The Long and Winding Road of Life...

The Long and Winding Road of Life...

The most amazing thing happened to me a couple of weeks ago. 

I got engaged to my incredible partner, the man I love with my heart and soul, and I can honestly say…

I’m the happiest I’ve ever been in my life.

Truly.

But the journey to my happiness wasn’t simple …

… more like far from it.

Let’s just say I took the scenic route.

I might even go as far as to say it was quite the hike to happiness.  

OK, maybe hike is too strong of a word? 

On a side note, just so that we’re crystal clear: those who truly know me know that hiking isn’t exactly my strong suit.

Actually, it’s not even a weak suit.

OK, it’s no suit at all.

I don’t hike.

But maybe that’s the charm of it all and the lesson that I was supposed to learn

I needed to go through life’s experiences to get me to where I needed to be.

Which is right here, right now where I am today. 

I remember the last time I was engaged, it was a little after my 22nd birthday. I sat at my Michigan State University graduation, with a ring on my finger — not having one clue about life. 

I mean honestly, what 22-year-old does?

Right?

In my experience, not too many. 

I had about as much life experience as a day-old snail.

Think escargot.

But that’s not all.

The worst part was that I actually thought I knew so much about life, when in fact I’m not sure I knew anything. 

I mean sure, I knew about being in love and taking care of my own self in college.

I knew how to cook and do laundry and study and some other basics. 

Ya know, the day-to-day stuff…

But nobody really teaches you about marriage and the obstacles that may approach, or what it feels like to be a mom or dad or wife or husband, or to balance life or death, and kids and work and problems and parents and whatever else gets thrown at your windshield … and on and on and on

There is no booklet or instructions on how to troubleshoot though life or how to overcome the things that want to level you. 
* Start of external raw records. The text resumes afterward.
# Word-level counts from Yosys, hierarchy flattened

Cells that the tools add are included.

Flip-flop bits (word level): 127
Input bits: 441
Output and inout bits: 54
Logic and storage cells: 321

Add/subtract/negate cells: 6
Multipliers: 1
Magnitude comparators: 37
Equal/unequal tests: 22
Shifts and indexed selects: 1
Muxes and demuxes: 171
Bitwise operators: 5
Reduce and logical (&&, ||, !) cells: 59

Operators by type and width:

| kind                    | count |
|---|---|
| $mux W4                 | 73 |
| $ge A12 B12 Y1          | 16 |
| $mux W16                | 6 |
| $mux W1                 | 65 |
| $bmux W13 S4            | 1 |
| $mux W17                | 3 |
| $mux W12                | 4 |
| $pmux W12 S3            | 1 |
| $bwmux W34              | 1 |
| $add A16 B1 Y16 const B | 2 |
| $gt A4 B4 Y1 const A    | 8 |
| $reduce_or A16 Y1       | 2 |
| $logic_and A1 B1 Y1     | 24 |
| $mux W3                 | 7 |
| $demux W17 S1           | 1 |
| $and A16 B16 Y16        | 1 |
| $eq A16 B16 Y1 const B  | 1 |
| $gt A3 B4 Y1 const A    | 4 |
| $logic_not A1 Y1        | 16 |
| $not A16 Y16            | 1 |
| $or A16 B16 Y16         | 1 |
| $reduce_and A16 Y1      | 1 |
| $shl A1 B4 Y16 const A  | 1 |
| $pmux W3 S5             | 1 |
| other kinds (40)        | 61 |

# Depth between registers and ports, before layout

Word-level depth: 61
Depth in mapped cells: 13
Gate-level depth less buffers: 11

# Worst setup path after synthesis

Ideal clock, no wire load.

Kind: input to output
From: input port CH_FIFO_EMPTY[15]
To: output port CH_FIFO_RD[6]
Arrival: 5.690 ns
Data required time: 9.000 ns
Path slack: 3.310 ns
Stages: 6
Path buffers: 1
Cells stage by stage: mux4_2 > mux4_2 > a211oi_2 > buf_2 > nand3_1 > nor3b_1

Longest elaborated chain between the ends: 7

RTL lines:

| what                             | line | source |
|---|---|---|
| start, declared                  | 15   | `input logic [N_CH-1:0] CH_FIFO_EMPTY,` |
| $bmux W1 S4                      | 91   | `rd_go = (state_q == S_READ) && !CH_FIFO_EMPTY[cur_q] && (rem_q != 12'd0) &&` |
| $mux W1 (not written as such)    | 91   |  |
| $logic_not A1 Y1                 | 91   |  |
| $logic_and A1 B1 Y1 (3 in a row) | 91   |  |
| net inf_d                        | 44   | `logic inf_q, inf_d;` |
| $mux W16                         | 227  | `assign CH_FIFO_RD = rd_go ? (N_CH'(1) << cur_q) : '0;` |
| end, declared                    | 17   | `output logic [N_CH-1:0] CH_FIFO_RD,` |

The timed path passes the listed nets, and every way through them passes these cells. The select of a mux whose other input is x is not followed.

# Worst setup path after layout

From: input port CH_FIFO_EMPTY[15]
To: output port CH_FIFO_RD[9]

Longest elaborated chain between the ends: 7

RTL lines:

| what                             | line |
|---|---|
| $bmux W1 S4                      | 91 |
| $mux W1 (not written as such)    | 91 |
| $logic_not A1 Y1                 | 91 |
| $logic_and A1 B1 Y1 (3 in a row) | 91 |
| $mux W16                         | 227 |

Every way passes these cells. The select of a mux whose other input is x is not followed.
**config.mk**
```make
export PLATFORM = sky130hd
export DESIGN_NAME = qpu_ifu_fetch_ctrl
export DESIGN_NICKNAME = d
export VERILOG_FILES = /design/src/rtl/qpu_ifu_fetch_ctrl.sv
export SDC_FILE = /design/constraint.sdc
export NUM_CORES = 1
export LEC_CHECK = 0
export ABC_AREA = 1
export BUFFER_PORTS_ARGS = -buffer_cell sky130_fd_sc_hd__buf_2
export CAP_MARGIN = 5
export CORE_MARGIN = 5
export CORE_UTILIZATION = 46
export DETAILED_ROUTE_END_ITERATION = 16
export MAX_ROUTING_LAYER = met4
export PLACE_DENSITY = 0.9
export RECOVER_POWER = 25
export SLEW_MARGIN = 10
export SYNTH_ARGS = -nofsm -noshare
export SYNTH_HDL_FRONTEND = slang
export SYNTH_SLANG_ARGS = --single-unit
export TNS_END_PERCENT = 10
```
**constraint.sdc**
```tcl
create_clock -name clk -period 1.65 [get_ports clk]
set_input_delay 0.0825 -clock clk [delete_from_list [all_inputs] [get_ports clk]]
set_output_delay 0.0825 -clock clk [all_outputs]
set_load 0.02 [all_outputs]
```
### src/rtl/pll_lock_seq.sv
// Sequences the PLL hard macro: reset hold, lock qualification, timeout, lock-loss relock, bypass.
// Latency: every output is registered and follows the state reached at the same clock edge.
// Backpressure: cfg_ready_o is low while a sequence is running; the requester holds cfg_valid_i until ready.
//
// Ports:
//   fref_i, rst_n_i       reference clock (rising edge) and async active-low reset
//   cfg_*_i / cfg_ready_o valid/ready config request: dividers plus bypass request
//   lkdt_i                macro lock detect, asynchronous to fref_i
//   pll_*_o               divider, bypass and reset pins of the macro
//   pll_lock_o, busy_o    clock usable / sequence in progress
//   timeout_o, loss_o     sticky lock failure / sticky lock-loss event
//   cfg_err_o             one-cycle pulse when a config is rejected
module pll_lock_seq #(
  parameter int unsigned             RST_CYC      = 16,
  parameter int unsigned             LOCK_CNT_W   = 20,
  parameter logic [LOCK_CNT_W-1:0]   LOCK_CNT_END = 20'h1FFFF,
  parameter logic [LOCK_CNT_W-1:0]   TIMEOUT_END  = 20'hFFFFF,
  parameter bit                      USE_LKDT     = 1'b1,
  parameter int unsigned             LOSS_CYC     = 4,
  parameter logic [7:0]              DEF_REFDIV   = 8'd1,
  parameter logic [11:0]             DEF_FBDIV    = 12'd32,
  parameter logic [3:0]              DEF_POSTDIV1 = 4'd1,
  parameter logic [1:0]              DEF_POSTDIV2 = 2'd0
) (
  input  logic        fref_i,
  input  logic        rst_n_i,
  input  logic        cfg_valid_i,
  output logic        cfg_ready_o,
  input  logic [7:0]  cfg_refdiv_i,
  input  logic [11:0] cfg_fbdiv_i,
  input  logic [3:0]  cfg_postdiv1_i,
  input  logic [1:0]  cfg_postdiv2_i,
  input  logic        cfg_bp_i,
  input  logic        lkdt_i,
  output logic [7:0]  pll_refdiv_o,
  output logic [11:0] pll_fbdiv_o,
  output logic [3:0]  pll_postdiv1_o,
  output logic [1:0]  pll_postdiv2_o,
  output logic        pll_bp_o,
  output logic        pll_rst_o,
  output logic        pll_lock_o,
  output logic        busy_o,
  output logic        timeout_o,
  output logic        loss_o,
  output logic        cfg_err_o
);

  typedef struct packed {
    logic [7:0]  refdiv;
    logic [11:0] fbdiv;
    logic [3:0]  postdiv1;
    logic [1:0]  postdiv2;
  } pll_cfg_t;

  typedef enum logic [2:0] {
    S_PRST, S_WAIT, S_LOCKED, S_FAIL, S_BYPASS
  } state_t;

  localparam int unsigned RST_W  = $clog2(RST_CYC + 1);
  localparam int unsigned LOSS_W = $clog2(LOSS_CYC + 1);
  localparam logic [RST_W-1:0]  RST_LAST  = RST_W'(RST_CYC - 1);
  localparam logic [LOSS_W-1:0] LOSS_LAST = LOSS_W'(LOSS_CYC - 1);
  localparam pll_cfg_t CFG_DEF = {DEF_REFDIV, DEF_FBDIV, DEF_POSTDIV1, DEF_POSTDIV2};

  state_t                state_q, state_d;
  logic [RST_W-1:0]      rst_cnt_q, rst_cnt_d;
  logic [LOCK_CNT_W-1:0] lock_cnt_q, lock_cnt_d;
  logic [LOCK_CNT_W-1:0] to_cnt_q, to_cnt_d;
  logic [LOSS_W-1:0]     loss_cnt_q, loss_cnt_d;
  pll_cfg_t              cfg_q, cfg_d, cfg_in;
  logic                  timeout_d, loss_d, cfg_err_d;
  logic                  pll_rst_d, pll_bp_d, lock_d, busy_d, ready_d;
  logic                  lkdt_meta, lkdt_sync, lkdt_s;
  logic                  cfg_acc, cfg_bad;

  assign lkdt_s  = USE_LKDT ? lkdt_sync : 1'b1;
  assign cfg_in  = {cfg_refdiv_i, cfg_fbdiv_i, cfg_postdiv1_i, cfg_postdiv2_i};
  assign cfg_acc = cfg_valid_i & cfg_ready_o;
  assign cfg_bad = !cfg_bp_i && (cfg_refdiv_i == 8'd0 || cfg_fbdiv_i == 12'd0);

  assign pll_refdiv_o   = cfg_q.refdiv;
  assign pll_fbdiv_o    = cfg_q.fbdiv;
  assign pll_postdiv1_o = cfg_q.postdiv1;
  assign pll_postdiv2_o = cfg_q.postdiv2;

  always_comb begin
    state_d    = state_q;
    rst_cnt_d  = '0;
    lock_cnt_d = lock_cnt_q;
    to_cnt_d   = to_cnt_q;
    loss_cnt_d = loss_cnt_q;
    cfg_d      = cfg_q;
    timeout_d  = timeout_o;
    loss_d     = loss_o;
    cfg_err_d  = 1'b0;

    case (state_q)
      S_PRST: begin
        lock_cnt_d = '0;
        to_cnt_d   = '0;
        loss_cnt_d = '0;
        if (rst_cnt_q == RST_LAST) state_d = S_WAIT;
        else                       rst_cnt_d = rst_cnt_q + RST_W'(1);
      end
      S_WAIT: begin
        to_cnt_d = (to_cnt_q == '1) ? to_cnt_q : to_cnt_q + LOCK_CNT_W'(1);
        if (!lkdt_s)               lock_cnt_d = '0;
        else if (lock_cnt_q != '1) lock_cnt_d = lock_cnt_q + LOCK_CNT_W'(1);
        // Lock is tested first so a lock on the timeout cycle still wins.
        if (lock_cnt_q == LOCK_CNT_END) begin
          state_d = S_LOCKED;
        end else if (to_cnt_q == TIMEOUT_END) begin
          state_d   = S_FAIL;
          timeout_d = 1'b1;
        end
      end
      S_LOCKED: begin
        if (lkdt_s) begin
          loss_cnt_d = '0;
        end else if (loss_cnt_q == LOSS_LAST) begin
          // Lock lost: re-run the sequence with the config already held.
          state_d    = S_PRST;
          loss_d     = 1'b1;
          loss_cnt_d = '0;
        end else begin
          loss_cnt_d = loss_cnt_q + LOSS_W'(1);
        end
      end
      S_FAIL, S_BYPASS: ;
      default: state_d = S_PRST;
    endcase

    // A handshake is only possible in LOCKED/FAIL/BYPASS and overrides
    // anything the state logic decided above, including lock loss.
    if (cfg_acc) begin
      if (cfg_bad) begin
        state_d    = state_q;
        loss_cnt_d = loss_cnt_q;
        loss_d     = loss_o;
        cfg_err_d  = 1'b1;
      end else if (cfg_bp_i) begin
        state_d   = S_BYPASS;
        cfg_d     = cfg_in;
        timeout_d = 1'b0;
      end else begin
        state_d    = S_PRST;
        cfg_d      = cfg_in;
        rst_cnt_d  = '0;
        loss_cnt_d = '0;
        timeout_d  = 1'b0;
        loss_d     = 1'b0;
      end
    end

    // Outputs are decoded from the next state so they register in step with it.
    pll_rst_d = (state_d == S_PRST) || (state_d == S_FAIL) || (state_d == S_BYPASS);
    pll_bp_d  = (state_d == S_PRST) || (state_d == S_BYPASS);
    lock_d    = (state_d == S_LOCKED) || (state_d == S_BYPASS);
    busy_d    = (state_d == S_PRST) || (state_d == S_WAIT);
    ready_d   = !busy_d;
  end

  always_ff @(posedge fref_i or negedge rst_n_i) begin
    if (!rst_n_i) begin
      state_q     <= S_PRST;
      rst_cnt_q   <= '0;
      lock_cnt_q  <= '0;
      to_cnt_q    <= '0;
      loss_cnt_q  <= '0;
      lkdt_meta   <= 1'b0;
      lkdt_sync   <= 1'b0;
      cfg_q       <= CFG_DEF;
      pll_rst_o   <= 1'b1;
      pll_bp_o    <= 1'b1;
      pll_lock_o  <= 1'b0;
      busy_o      <= 1'b1;
      cfg_ready_o <= 1'b0;
      timeout_o   <= 1'b0;
      loss_o      <= 1'b0;
      cfg_err_o   <= 1'b0;
    end else begin
      state_q     <= state_d;
      rst_cnt_q   <= rst_cnt_d;
      lock_cnt_q  <= lock_cnt_d;
      to_cnt_q    <= to_cnt_d;
      loss_cnt_q  <= loss_cnt_d;
      lkdt_meta   <= lkdt_i;
      lkdt_sync   <= lkdt_meta;
      cfg_q       <= cfg_d;
      pll_rst_o   <= pll_rst_d;
      pll_bp_o    <= pll_bp_d;
      pll_lock_o  <= lock_d;
      busy_o      <= busy_d;
      cfg_ready_o <= ready_d;
      timeout_o   <= timeout_d;
      loss_o      <= loss_d;
      cfg_err_o   <= cfg_err_d;
    end
  end

endmodule

### config.mk
export PLATFORM = sky130hd
export DESIGN_NAME = pll_lock_seq
export DESIGN_NICKNAME = d
export VERILOG_FILES = /design/src/rtl/pll_lock_seq.sv
export SDC_FILE = /design/constraint.sdc
export NUM_CORES = 1
export LEC_CHECK = 0
export ABC_AREA = 1
export BUFFER_PORTS_ARGS = -buffer_cell sky130_fd_sc_hd__buf_2
export CAP_MARGIN = 20
export CORE_MARGIN = 1.5
export CORE_UTILIZATION = 58
export CTS_CLUSTER_SIZE = 10
export DETAILED_ROUTE_END_ITERATION = 6
export GPL_ROUTABILITY_DRIVEN = 0
export GPL_TIMING_DRIVEN = 0
export PLACE_DENSITY = 0.87
export RECOVER_POWER = 50
export SYNTH_ARGS = -nofsm -noshare
export SYNTH_HDL_FRONTEND = slang
export SYNTH_SLANG_ARGS = --single-unit
### constraint.sdc
create_clock -name fref_i -period 1.9 [get_ports fref_i]
set_input_delay 0.095 -clock fref_i [delete_from_list [all_inputs] [get_ports fref_i]]
set_output_delay 0.095 -clock fref_i [all_outputs]
set_load 0.02 [all_outputs]
==> impl_metrics.tcl <==
set metrics [dict create \
    dp_cells 775 \
    p_sw_frac 0.395 \
    synth.avg_cell_area_sq_um 7.65 \
    rows 32 \
    cp.required_ps 2210 \
    cts_max_path_buffers 2 \
    routed_wl_um 12000 \
    syn_inst 608 \
    path_clk_slew_ps 100 \
    vias 4606 \
    numPortBuffers 64 \
    fin_tns_setup_ps 0 \
    syn_area_sq_mm 0.00465 \
    die_h_um 92.5 \
    drive_gt1_frac 0.184 \
    max_freq_mhz 556 \
    dieArea_sq_mm 0.00856 \
    wl_per_cell_um 14.8 \
    start_util 0.602 \
    antenna_found_initial 0 \
    status "finished with violations" \
    startpoint_type "flip-flop" \
    core-area_sq_mm 0.00773 \
    io_pins 65 \
    firstDrtPassIters 7 \
    combPwrFrac 0.328 \
    final-hold-violation-count 2 \
    setup_viol 0 \
    htree_levels 3 \
    p_int_mw 3.46 \
    cts_tree "done" \
    period_minus_slack_ps 1800 \
    cts.sinks 87 \
    synth.distinct_cells 36 \
    fillCellCount 561 \
    syn-num-nets 643 \
    power_frac_seq 0.425 \
    ys_ff_latch 87 \
    cap_violations 0 \
    areaGrowthSynthToFinish_pct 19.6 \
    crit_fanout 4 \
    die_w_um 92.5 \
    highest_layer "met4" \
    cts_root_buffer "clkbuf_8" \
    holdWs_ps -8.57 \
    overflow 0 \
    worst_pin_slew_ps 982 \
    clkPwrFrac 0.248 \
    period_share 0.947 \
    rsz0062_at_grt "true" \
    slew-limit-headroom 0.345 \
    route.met2.wl_um 5810 \
    slew_viol_final 0 \
    nets 738 \
    drt-met1-wl_um 4960 \
    diodes 0 \
    clock_latency_ps 370 \
    power_density_mw_per_mm2 1030 \
    critPathKind "flip-flop to flip-flop" \
    grt_pass1_vias 4452 \
    vias_per_cell 5.69 \
    power_mw 5.72 \
    synth_warnings 0 \
    final_cells 810 \
    cts-buffers-inserted 9 \
    violations "hold timing" \
    hp-class "input pin to flip-flop" \
    grt.total_usage 0.295 \
    route.met3.wl_um 895 \
    cp.arrival_ps 2100 \
    grt_pass1_wl_um 20000 \
    grt_max_degree 50 \
    drt_iter0_drc 416 \
    skew_ps 13.7 \
    cp-end-kind "flip-flop" \
    drc 0 \
    dpl.hpwl_um 8240 \
    switchingPower_mw 2.26 \
    yosysSeqAreaShare 0.470 \
    ir_worst_vdd_v 0.000423 \
    ant_nets 0 \
    power.leakage_nw 2.68 \
]
[per-layer routing]
metal	up-vias	global-route usage
met1	2213	0.372
li1	2148	-
met2	211	0.502
met3	34	0.0419
met5	-	0
met4	0	0.131
[state kept, by name, indices dropped and copies added, names as in the netlist, 2 cells and up]
register	cells
state_q	3
pll_fbdiv_o	12
loss_cnt_q	3
to_cnt_q	20
pll_postdiv2_o	2
pll_refdiv_o	8
pll_postdiv1_o	4
rst_cnt_q	5
lock_cnt_q	20
[cell type report]
type	instances	area, sq um	area share
well taps	102	128	0.0229
plain buffers	18	101	0.0182
repair buffers	84	505	0.0909
flip-flops and latches	87	2190	0.393
inverters	78	293	0.0526
clock buffers	10	138	0.0247
multi-input cells	425	2140	0.384
clock inverters	6	76.3	0.0137
[cells in the mapped netlist]
cell / number / area share
nand2_1: 159 / 0.13
dfrtp_1: 81 / 0.44
inv_1: 74 / 0.060
nand3_1: 65 / 0.070
nor2_1: 56 / 0.045
o21ai_0: 30 / 0.032
nor3_1: 26 / 0.028
nand4_1: 16 / 0.022
xor2_1: 14 / 0.026
a21oi_1: 11 / 0.012
clkbuf_1: 11 / 0.0089
o21ai_1: 10 / 0.011
dfstp_2: 6 / 0.034
buf_2: 5 / 0.0054
nand2_2: 5 / 0.0067
nor2_4: 5 / 0.012
ha_1: 4 / 0.011
inv_2: 4 / 0.0032
nand2_4: 3 / 0.0073
nand3_2: 2 / 0.0043
nor4_1: 2 / 0.0027
o211ai_1: 2 / 0.0032
o21a_1: 2 / 0.0032
o31ai_1: 2 / 0.0032
or2_2: 2 / 0.0027
a21oi_2: 1 / 0.0019
a22oi_1: 1 / 0.0016
and2_1: 1 / 0.0013
buf_4: 1 / 0.0016
buf_6: 1 / 0.0024
nor2_2: 1 / 0.0013
nor3_4: 1 / 0.0035
o21ai_4: 1 / 0.0035
o22ai_1: 1 / 0.0013
o311ai_0: 1 / 0.0019
o32ai_1: 1 / 0.0019
[worst paths after layout]
path | start | end | cells past startpoint | slack, ps
max | lock_cnt_q[0] | pll_rst_o | 12 | 100
min | cfg_refdiv_i[6] | pll_refdiv_o[6] | 3 | -9
max reg2reg | lock_cnt_q[0] | pll_rst_o | 12 | 100
min reg2reg | lkdt_meta | lkdt_s | 0 | 360
max in group asynchronous | rst_n_i | pll_rst_o | 3 | 700
min in group asynchronous | rst_n_i | pll_postdiv1_o[3] | 2 | 410
[power by group through the flow]
stage                     combinational (mW)  clock (mW)  sequential, mW
after floorplan                        0.777           0            2.84
after global placement                  1.76           0            2.43
after detailed placement                1.83           0            2.44
after CTS                               1.86        1.41            2.41
after global routing                    2.06        1.50            2.46
final                                   1.87        1.42            2.43
[cells in the final DEF (no fill, tap or decap), types with 4 or more instances in the layout]
cell           Yosys  final
dfrtp_1           81     80
clkbuf_1          11     18
dlygate4sd3_1      0     12
nand2_1          159    158
dfstp_2            6      6
nor3_1            26     26
inv_2              4      5
nand2_2            5      6
nand3_1           65     63
a21oi_1           11     10
nor2_4             5      5
inv_1             74     73
xor2_1            14     14
nand3_2            2      4
buf_4              1     12
clkbuf_8           0     10
nand4_1           16     16
nor2_1            56     53
o21ai_1           10     13
buf_2              5     52
clkbuf_2           0      6
o21ai_0           30     27
nor2_2             1      4
[metrics by stage]
| stage | hold slack, ps | worst slack [ps] | area, sq um | utilization |
|---|---|---|---|---|
| finish | -8.57 | 102 | 5560 | 0.720 |
| floorplan | -201 | 197 | 4650 | - |
| global placement | 203 | -107 | 5100 | 0.660 |
| detailed placement | 100 | -152 | 5130 | 0.664 |
| global route | 9.16 | -16.1 | 5560 | 0.720 |
| CTS | 0.138 | 29.5 | 5480 | 0.710 |
[critical path, stage by stage (launching register included)]
cell	delay, ps
dfrtp_1	410
ha_4	180
nand2_2	80
nor2_4	180
nand2_4	100
nor2_4	120
nand3_2	110
nand2_1	100
nand2_1	60
a21oi_2	210
inv_2	60
nand2_1	80
nand2_1	50
[cells by family after synthesis]
logic type,share of synthesized area
buffers and inverters,0.0813
flip-flops,0.470
AO/OA/AOI/OAI,0.0767
AND/OR/NAND/NOR,0.335
XOR/XNOR,0.0264
adder cells (fa/ha/maj),0.0108
[repair_timing]
item | in CTS | in global routing
gates cloned | 0 | 0
pin swaps | 1 | 4
hold endpoints to repair | 46 | 0
hold buffers | 12 | 0
gates resized for setup | 3 | 31
buffers inserted | 2 | 5
setup endpoints to repair | 29 | 67
Power figures use the tool's default switching activity.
These days, Siri helps with everything. 

“Hey Siri, how do you treat a burn? Try a little aloe.

Hey Siri, how do you fix a faucet? Try replacing the seat washer held by a brass screw. (I looked this one up and I’m still not even sure what it means, but it does sound good.) 

But Siri has no remedy for the real events of life — the ones solely paved by having to go right through them. 

But that’s the beauty about life. The big joke on all of us. 

The younger you are, the smarter you think you are. And finally when you are indeed actually smart enough to know, and do know a lot about a lot, you’re kinda tired and aging and not sure if you have enough energy to even brush your teeth, let alone execute all the info and experiences you now have wisely hidden under your belt — securing the waistline of pants that are several inches wider than when you were 22.

But you know what they say, man makes a plan and G-d laughs. 

And boy did he … a few times, to be exact. 

And It’s these lessons and teachings that I want to share with my readers. 

Life and experience have taught me so much throughout the years. 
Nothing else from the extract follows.